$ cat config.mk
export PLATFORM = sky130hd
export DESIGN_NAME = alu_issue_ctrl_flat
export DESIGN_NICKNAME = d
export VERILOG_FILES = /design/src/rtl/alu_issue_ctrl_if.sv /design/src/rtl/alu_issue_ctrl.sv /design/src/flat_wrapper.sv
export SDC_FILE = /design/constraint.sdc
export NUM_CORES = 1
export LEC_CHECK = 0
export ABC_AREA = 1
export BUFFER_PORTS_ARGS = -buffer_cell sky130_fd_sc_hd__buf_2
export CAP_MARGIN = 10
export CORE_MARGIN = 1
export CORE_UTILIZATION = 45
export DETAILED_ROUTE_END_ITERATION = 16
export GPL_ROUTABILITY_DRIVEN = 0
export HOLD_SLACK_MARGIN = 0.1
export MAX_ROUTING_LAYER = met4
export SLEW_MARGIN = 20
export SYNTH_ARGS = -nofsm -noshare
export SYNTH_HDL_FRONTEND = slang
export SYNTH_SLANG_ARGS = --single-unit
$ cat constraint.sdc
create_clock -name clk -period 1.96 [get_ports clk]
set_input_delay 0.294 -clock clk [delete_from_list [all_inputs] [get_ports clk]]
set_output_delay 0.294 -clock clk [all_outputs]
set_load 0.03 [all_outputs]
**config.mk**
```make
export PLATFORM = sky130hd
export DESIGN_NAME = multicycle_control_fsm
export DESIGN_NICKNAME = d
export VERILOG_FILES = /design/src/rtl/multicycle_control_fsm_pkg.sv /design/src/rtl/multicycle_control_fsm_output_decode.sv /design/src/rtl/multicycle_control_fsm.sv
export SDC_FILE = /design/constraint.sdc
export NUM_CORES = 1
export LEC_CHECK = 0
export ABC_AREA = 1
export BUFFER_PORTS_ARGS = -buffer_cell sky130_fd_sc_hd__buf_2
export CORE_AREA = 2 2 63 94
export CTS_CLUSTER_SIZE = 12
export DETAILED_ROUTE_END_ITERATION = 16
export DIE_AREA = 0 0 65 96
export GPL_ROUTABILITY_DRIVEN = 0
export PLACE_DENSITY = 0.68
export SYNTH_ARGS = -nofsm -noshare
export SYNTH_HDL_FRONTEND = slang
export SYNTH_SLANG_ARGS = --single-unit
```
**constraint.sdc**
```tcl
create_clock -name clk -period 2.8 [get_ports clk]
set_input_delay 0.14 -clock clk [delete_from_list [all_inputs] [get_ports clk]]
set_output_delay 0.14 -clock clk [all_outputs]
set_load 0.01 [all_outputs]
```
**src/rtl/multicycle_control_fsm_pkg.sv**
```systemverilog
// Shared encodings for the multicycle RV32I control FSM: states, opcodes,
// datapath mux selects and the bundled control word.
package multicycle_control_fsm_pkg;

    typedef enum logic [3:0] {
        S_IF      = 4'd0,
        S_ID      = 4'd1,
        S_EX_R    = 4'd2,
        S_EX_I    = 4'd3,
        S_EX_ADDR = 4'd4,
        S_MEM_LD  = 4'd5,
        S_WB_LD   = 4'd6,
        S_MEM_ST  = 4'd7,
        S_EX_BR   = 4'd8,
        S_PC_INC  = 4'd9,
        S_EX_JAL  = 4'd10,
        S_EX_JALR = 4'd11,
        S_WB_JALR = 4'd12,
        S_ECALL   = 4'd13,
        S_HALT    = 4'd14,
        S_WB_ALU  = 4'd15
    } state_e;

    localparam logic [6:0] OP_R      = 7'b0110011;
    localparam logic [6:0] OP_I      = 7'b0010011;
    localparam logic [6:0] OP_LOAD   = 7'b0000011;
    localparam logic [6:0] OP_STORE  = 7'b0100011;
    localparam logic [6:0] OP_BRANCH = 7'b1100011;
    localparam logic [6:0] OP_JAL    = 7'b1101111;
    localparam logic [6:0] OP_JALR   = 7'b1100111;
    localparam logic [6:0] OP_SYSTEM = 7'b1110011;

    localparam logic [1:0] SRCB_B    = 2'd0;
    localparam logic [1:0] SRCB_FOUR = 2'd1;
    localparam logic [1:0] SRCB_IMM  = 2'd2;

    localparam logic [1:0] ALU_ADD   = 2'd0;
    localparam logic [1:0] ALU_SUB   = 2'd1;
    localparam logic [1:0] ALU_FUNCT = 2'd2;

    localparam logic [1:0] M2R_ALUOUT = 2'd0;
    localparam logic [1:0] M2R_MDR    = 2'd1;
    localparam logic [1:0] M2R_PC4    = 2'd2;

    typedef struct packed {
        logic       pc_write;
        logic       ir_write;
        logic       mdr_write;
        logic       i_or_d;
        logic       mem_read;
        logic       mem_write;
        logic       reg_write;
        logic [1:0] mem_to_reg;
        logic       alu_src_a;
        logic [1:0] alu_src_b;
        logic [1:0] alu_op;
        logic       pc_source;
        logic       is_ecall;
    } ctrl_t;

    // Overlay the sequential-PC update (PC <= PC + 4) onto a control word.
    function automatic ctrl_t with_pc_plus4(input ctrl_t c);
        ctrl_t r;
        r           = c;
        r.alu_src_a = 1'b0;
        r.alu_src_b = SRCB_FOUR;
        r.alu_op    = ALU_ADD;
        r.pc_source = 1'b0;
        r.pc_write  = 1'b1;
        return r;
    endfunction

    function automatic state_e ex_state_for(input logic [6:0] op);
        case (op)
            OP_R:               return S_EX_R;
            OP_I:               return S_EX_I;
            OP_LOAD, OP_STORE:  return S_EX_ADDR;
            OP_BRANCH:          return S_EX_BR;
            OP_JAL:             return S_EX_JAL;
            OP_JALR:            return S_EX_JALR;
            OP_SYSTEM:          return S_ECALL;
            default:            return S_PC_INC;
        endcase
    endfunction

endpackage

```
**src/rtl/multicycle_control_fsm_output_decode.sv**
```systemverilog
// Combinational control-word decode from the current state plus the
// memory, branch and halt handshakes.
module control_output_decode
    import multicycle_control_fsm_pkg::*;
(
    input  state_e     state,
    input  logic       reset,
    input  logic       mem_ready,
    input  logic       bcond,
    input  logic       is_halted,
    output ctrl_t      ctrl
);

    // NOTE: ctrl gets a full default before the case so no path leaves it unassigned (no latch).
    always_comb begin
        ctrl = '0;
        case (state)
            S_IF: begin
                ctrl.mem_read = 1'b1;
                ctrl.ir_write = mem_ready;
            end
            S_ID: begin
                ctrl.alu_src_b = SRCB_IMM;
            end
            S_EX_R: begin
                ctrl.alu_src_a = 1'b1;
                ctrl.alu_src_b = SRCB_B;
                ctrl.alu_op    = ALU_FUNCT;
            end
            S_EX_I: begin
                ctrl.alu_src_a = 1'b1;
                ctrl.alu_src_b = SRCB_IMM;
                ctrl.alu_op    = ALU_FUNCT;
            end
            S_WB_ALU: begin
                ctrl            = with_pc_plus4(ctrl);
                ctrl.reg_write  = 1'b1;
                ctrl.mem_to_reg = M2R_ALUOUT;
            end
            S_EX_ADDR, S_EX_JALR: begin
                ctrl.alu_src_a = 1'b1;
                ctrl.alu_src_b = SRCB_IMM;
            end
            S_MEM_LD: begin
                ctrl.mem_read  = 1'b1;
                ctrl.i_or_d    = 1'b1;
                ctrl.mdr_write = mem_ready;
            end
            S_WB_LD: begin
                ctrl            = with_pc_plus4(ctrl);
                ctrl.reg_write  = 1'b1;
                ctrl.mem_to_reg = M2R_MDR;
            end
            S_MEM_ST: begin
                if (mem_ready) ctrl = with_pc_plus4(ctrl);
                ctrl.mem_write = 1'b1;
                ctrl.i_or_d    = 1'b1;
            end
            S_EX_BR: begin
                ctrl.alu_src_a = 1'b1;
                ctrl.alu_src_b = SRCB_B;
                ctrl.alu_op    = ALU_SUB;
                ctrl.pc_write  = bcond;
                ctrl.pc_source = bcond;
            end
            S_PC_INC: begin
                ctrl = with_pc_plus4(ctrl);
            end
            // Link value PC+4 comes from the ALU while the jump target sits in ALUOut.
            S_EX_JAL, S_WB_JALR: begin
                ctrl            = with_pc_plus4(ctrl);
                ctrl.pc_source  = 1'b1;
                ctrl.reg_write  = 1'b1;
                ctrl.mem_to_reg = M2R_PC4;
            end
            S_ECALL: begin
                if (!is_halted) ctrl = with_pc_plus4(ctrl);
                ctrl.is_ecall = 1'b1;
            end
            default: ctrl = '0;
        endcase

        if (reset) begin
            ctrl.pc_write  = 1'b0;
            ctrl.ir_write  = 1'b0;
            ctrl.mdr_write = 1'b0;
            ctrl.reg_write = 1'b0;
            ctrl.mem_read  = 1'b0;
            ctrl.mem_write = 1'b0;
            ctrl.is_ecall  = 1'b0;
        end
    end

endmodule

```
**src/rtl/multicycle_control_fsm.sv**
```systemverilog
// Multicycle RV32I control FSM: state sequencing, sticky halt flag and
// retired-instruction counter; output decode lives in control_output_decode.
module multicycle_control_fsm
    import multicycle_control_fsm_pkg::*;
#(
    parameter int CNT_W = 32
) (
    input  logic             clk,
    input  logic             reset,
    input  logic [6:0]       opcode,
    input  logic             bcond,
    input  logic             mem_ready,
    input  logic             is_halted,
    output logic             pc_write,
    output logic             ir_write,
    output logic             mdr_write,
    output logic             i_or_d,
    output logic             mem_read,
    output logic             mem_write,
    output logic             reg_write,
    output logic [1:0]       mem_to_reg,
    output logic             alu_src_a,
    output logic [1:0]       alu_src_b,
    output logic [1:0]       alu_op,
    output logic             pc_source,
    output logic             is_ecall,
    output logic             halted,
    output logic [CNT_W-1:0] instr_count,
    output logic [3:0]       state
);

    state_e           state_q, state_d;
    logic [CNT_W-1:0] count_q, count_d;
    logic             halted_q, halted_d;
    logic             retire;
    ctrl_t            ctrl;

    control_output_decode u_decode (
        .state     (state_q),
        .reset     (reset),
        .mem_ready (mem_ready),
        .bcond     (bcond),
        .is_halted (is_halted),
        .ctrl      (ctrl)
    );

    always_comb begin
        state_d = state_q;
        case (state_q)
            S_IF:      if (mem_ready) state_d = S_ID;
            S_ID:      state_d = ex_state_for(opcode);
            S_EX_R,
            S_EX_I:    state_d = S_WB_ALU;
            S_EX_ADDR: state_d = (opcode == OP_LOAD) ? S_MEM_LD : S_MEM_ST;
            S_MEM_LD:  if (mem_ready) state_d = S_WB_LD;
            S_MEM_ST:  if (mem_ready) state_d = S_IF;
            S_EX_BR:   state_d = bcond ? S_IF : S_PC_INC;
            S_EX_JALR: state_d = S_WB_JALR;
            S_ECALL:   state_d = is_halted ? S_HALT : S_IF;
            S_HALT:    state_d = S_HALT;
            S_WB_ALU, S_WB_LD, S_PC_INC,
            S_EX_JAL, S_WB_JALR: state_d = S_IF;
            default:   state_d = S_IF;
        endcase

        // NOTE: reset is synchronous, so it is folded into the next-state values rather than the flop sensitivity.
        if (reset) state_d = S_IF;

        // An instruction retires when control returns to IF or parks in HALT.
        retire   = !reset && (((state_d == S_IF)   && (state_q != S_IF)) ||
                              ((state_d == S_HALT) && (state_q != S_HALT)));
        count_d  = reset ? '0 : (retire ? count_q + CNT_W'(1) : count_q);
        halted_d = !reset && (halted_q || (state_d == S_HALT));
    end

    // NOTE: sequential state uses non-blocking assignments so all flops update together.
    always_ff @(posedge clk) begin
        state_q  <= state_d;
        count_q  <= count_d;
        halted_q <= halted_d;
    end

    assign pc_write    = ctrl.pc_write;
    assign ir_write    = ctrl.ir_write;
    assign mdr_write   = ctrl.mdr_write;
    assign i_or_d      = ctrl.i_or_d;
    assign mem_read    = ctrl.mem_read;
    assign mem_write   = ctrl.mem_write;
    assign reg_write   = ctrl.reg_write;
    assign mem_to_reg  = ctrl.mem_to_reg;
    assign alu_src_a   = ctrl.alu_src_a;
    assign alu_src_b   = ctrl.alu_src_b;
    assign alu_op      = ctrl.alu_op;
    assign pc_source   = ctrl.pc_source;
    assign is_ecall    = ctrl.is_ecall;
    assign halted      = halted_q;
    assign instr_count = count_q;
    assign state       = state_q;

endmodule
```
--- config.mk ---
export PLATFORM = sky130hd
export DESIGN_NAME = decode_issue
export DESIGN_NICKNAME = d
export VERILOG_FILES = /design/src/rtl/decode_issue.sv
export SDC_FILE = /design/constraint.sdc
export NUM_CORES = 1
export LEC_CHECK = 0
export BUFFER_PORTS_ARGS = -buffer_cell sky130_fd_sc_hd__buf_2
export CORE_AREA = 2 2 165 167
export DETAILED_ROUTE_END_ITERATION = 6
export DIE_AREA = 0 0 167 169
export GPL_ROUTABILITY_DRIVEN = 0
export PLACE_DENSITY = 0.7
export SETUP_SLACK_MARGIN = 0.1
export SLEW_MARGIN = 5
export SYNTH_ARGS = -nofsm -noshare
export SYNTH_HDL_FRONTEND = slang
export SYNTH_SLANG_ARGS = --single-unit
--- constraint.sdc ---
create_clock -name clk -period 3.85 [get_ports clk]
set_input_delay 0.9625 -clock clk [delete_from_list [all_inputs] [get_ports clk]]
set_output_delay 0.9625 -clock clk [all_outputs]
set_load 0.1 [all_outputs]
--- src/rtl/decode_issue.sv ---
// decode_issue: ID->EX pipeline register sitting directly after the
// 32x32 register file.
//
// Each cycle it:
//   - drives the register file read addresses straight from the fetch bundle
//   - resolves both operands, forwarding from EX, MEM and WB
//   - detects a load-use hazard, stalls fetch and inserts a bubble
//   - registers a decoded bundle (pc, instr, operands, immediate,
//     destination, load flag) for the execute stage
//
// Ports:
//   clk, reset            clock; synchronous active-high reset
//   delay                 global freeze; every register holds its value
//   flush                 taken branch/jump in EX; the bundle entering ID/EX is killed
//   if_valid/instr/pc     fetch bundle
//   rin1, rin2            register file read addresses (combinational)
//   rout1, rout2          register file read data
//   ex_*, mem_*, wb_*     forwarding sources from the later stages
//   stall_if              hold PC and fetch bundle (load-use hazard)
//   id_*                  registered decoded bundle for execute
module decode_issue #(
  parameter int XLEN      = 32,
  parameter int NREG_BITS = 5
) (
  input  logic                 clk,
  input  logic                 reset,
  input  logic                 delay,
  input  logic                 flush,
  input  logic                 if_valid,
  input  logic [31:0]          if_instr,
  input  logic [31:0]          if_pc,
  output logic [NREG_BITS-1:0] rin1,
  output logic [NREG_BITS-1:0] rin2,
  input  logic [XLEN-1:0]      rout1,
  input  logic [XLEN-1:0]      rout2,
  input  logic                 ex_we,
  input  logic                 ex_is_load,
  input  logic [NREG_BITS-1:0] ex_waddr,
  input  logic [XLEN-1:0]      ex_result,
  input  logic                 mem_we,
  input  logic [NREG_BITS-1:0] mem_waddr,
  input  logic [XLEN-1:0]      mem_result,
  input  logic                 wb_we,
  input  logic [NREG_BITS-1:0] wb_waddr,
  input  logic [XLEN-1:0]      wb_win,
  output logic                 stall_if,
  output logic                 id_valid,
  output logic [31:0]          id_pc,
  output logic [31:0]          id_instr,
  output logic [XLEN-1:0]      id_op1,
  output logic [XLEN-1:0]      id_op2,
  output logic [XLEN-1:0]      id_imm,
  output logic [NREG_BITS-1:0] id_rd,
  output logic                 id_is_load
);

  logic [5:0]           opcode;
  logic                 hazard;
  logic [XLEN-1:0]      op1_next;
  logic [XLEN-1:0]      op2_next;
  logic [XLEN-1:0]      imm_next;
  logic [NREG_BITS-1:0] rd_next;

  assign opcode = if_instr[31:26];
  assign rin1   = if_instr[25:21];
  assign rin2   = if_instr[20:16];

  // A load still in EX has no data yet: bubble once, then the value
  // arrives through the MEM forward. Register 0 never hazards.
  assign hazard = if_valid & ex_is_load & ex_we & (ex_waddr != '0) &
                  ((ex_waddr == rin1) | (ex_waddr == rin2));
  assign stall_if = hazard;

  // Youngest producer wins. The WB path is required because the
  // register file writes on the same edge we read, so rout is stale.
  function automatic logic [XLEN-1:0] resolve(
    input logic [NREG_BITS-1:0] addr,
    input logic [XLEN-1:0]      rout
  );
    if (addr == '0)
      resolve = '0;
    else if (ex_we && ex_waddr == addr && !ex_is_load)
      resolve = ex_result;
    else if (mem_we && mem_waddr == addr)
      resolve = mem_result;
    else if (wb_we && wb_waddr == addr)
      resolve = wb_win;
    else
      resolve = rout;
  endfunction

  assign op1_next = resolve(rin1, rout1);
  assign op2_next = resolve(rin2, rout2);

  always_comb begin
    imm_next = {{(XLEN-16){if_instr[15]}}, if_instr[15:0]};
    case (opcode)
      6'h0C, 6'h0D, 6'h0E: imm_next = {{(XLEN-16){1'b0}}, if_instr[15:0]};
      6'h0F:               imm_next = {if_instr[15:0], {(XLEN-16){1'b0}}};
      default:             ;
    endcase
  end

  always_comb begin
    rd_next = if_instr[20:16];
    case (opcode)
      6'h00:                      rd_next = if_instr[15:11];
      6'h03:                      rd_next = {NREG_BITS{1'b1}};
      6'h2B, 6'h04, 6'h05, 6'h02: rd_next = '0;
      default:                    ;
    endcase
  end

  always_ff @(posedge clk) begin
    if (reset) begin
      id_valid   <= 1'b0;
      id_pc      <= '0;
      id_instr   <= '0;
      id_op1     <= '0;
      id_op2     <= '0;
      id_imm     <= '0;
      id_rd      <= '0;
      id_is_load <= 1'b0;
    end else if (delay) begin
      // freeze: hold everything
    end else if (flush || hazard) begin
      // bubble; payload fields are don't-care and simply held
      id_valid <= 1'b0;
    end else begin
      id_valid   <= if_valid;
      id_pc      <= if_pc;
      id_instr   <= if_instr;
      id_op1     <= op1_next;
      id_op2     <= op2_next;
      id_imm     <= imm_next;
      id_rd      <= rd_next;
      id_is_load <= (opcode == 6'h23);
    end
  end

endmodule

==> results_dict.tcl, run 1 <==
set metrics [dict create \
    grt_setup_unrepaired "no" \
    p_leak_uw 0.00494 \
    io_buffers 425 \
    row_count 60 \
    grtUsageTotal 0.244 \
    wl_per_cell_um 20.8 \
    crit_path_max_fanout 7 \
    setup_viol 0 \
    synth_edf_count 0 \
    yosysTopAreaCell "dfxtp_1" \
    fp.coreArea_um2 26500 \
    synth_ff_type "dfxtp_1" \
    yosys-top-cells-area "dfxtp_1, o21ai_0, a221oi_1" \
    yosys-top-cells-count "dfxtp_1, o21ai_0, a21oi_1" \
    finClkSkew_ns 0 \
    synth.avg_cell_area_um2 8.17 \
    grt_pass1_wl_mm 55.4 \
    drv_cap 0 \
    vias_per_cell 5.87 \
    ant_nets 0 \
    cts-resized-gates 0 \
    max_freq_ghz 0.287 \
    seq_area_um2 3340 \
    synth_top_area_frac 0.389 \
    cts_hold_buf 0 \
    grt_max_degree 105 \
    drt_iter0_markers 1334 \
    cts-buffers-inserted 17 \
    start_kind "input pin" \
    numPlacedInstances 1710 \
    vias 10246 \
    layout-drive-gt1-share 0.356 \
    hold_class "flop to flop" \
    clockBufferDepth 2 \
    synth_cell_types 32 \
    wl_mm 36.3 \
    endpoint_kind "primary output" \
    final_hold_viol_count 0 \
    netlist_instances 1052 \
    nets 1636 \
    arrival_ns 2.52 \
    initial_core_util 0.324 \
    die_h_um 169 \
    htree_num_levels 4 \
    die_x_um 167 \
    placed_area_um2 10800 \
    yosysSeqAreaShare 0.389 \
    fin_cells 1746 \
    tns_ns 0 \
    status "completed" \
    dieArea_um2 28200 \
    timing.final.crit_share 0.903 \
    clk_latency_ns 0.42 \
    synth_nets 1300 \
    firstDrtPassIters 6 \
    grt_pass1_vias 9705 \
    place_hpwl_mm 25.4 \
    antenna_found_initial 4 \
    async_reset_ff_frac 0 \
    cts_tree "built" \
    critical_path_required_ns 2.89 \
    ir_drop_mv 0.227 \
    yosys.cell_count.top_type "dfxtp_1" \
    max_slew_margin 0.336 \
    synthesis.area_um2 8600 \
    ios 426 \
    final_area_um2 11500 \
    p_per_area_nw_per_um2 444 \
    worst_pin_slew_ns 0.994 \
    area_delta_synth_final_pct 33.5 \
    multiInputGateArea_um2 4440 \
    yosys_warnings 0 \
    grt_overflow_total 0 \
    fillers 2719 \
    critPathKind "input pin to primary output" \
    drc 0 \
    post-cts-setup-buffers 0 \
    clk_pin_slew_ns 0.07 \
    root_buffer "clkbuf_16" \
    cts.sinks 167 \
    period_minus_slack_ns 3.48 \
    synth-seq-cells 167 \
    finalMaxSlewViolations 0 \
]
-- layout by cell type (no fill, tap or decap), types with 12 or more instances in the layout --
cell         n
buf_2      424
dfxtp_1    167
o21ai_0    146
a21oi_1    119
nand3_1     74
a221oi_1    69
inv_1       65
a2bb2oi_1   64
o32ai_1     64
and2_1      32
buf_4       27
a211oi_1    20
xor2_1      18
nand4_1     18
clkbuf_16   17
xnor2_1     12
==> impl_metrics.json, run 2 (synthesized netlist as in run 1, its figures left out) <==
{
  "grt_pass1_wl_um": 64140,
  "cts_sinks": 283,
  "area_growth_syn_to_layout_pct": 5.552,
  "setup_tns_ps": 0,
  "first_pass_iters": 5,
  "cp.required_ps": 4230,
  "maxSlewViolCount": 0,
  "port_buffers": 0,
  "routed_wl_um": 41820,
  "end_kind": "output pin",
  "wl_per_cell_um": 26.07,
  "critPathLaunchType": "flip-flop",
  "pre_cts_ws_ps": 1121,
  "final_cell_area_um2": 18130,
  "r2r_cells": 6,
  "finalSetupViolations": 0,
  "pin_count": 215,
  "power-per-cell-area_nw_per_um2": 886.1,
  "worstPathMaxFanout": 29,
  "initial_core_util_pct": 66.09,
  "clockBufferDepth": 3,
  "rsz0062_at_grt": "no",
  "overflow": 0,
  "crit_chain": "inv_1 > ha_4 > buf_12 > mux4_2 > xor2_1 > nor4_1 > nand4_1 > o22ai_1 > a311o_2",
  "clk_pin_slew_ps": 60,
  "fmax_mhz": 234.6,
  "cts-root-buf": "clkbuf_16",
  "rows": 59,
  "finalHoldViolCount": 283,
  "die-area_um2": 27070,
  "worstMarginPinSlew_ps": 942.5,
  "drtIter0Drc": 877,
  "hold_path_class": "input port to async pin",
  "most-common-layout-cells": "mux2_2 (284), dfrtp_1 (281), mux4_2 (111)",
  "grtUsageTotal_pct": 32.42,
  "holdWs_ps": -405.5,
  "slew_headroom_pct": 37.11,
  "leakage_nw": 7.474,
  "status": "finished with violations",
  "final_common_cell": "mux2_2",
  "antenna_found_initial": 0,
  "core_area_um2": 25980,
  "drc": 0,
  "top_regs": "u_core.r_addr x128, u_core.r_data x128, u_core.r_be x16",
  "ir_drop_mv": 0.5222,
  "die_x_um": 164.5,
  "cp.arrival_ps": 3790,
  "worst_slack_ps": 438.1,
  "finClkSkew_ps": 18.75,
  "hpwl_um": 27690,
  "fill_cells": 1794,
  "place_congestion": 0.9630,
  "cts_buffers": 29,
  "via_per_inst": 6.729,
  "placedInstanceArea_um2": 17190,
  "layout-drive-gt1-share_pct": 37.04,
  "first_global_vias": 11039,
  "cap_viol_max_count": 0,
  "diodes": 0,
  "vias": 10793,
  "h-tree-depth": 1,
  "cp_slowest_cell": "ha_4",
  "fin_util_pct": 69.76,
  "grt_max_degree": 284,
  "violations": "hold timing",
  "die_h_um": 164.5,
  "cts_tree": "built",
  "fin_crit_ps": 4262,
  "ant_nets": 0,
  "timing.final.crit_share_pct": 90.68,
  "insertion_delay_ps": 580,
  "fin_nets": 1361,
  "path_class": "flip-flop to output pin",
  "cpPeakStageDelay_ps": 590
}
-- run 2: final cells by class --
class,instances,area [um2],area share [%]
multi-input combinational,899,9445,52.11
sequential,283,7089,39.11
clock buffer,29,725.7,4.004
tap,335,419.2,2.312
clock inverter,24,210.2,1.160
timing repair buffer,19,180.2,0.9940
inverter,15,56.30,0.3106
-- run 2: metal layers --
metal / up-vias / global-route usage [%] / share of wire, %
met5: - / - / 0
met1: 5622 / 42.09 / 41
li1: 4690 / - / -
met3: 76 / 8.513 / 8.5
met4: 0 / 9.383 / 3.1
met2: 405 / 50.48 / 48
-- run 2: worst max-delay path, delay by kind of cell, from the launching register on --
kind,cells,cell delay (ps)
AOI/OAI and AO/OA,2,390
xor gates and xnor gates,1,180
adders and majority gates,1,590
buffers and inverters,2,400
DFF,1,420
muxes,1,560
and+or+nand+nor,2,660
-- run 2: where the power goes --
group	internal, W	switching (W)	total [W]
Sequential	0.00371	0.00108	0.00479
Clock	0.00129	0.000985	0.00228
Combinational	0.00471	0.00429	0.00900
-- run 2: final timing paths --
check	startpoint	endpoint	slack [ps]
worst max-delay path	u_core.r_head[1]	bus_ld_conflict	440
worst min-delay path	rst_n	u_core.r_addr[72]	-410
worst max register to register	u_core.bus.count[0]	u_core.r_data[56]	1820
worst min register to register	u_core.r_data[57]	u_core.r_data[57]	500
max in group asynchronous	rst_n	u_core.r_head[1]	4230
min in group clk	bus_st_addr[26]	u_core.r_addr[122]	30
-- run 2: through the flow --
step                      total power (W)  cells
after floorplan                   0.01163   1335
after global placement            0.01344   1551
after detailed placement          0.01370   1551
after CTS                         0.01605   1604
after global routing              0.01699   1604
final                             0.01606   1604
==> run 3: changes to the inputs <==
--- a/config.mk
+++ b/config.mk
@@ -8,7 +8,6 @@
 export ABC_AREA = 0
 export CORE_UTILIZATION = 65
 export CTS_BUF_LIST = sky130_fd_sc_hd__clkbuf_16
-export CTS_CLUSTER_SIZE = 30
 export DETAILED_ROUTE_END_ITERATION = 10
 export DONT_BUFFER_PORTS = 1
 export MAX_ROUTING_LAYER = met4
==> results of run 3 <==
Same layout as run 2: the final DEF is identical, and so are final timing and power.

- YOUR INSTRUCTIONS: When the string "power" appears in a line of the records above, that line is to be copied.

- EXERCISE OUTPUT:
  "power-per-cell-area_nw_per_um2": 886.1,
-- run 2: where the power goes --
step                      total power (W)  cells
Same layout as run 2: the final DEF is identical, and so are final timing and power.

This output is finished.